Waardenburg syndrome

Waardenburg syndrome is a group of rare genetic conditions. It is characterised by congenital hearing loss and pigmentation deficiencies. These can include bright blue eyes, a white forelock or patches of light skin. In type 1, there is also a wider gap between the inner corners of the eyes. Most types are autosomal dominant and estimated prevalence is 1 in 42,000.

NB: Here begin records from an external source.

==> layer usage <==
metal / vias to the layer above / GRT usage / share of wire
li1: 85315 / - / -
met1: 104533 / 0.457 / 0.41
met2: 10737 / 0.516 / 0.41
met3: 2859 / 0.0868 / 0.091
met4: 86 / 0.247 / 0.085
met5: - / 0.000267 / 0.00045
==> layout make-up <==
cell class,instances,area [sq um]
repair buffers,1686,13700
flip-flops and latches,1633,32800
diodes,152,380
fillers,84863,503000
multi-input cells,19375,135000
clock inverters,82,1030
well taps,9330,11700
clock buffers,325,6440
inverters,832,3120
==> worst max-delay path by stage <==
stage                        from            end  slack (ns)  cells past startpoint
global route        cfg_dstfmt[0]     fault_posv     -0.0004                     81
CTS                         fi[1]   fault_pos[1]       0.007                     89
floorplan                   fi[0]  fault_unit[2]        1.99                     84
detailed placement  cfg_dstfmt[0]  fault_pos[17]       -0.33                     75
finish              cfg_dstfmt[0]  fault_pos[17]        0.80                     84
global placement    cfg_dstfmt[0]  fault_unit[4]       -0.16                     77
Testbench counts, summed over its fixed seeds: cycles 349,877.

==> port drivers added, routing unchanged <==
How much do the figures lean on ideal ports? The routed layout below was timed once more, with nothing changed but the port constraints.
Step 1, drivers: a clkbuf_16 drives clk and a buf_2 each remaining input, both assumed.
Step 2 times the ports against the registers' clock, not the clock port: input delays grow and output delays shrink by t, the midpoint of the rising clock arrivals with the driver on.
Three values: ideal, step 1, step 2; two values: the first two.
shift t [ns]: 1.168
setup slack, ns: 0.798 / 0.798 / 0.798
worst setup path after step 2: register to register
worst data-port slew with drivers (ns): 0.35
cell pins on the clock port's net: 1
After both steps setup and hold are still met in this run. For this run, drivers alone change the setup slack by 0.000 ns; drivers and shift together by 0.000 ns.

About Waardenburg syndrome in brief

Summary Waardenburg syndromeWaardenburg syndrome is a group of rare genetic conditions. It is characterised by congenital hearing loss and pigmentation deficiencies. These can include bright blue eyes, a white forelock or patches of light skin. In type 1, there is also a wider gap between the inner corners of the eyes. The syndrome is caused by mutations in any of several genes. Most types are autosomal dominant and estimated prevalence is 1 in 42,000. Types 1 and 2 are the most common, comprising approximately half and a third of cases respectively, while type 4 comprises a fifth and type 3 less than 2% of cases. There also exist at least two types that can result in central nervous system symptoms such as developmental delay and muscle tone abnormalities. Waardenburg–Klein syndrome, type 3 has the same symptoms as type 1 but has additional symptoms that affect the hands and arms. These include joint contractures due to the under-development of the muscles, as well as the absence of many inner-ear structures such as the vestibular or cochlea. Lack of a sense of smell due to a missing olfactory bulb in the brain may also be present. Also known as Klein–Waardenberg syndrome, this is a condition where the brain bulb is missing in one or more parts of the brain. It can also cause albinism, macrocephaly, deafness and other neurological conditions. The most common gene to cause this type when mutated is MITF.

If two individuals with a mutation in this gene have a child carrying both mutations, for which there is 25% chance, additional symptoms are present in the child, such as a hole in the iris, small eyes, hardened bones and hypomyelination in thebrain. The condition is named after Dutch ophthalmologist and geneticist Petrus Johannes Waardenberg, who described it in 1951. Its subtypes were progressively discovered in the following decades and had genes attributed to them mostly in the 1990s and 2000s. Type 1 is caused. by a mutation in the PAX3 gene, while the gene that most often causes type 2 when mutated isMITF. Type 3 is a more severe presentation of type 1 and is caused in the same way as type 2. Type 4 is most often caused by a mutated gene in SOX10, and some of these have been given their own lettered subtypes, including type 3 and type 4 of type 2 of the condition. Type 5 is a rare condition that causes the person to have Hirschsprung’s disease, which is a congenital lack of nerves in the intestines leading to bowel dysfunction. The person also has a high nasal bridge, a flat nose tip, a unibrow, smaller edges of the nostrils or a smooth philtrum. The difference that defines type 2 from type 1 is that patients do not have the wider gap or dystopia canthorum. Sensorineural hearing loss tends to be more common and more severe in this type.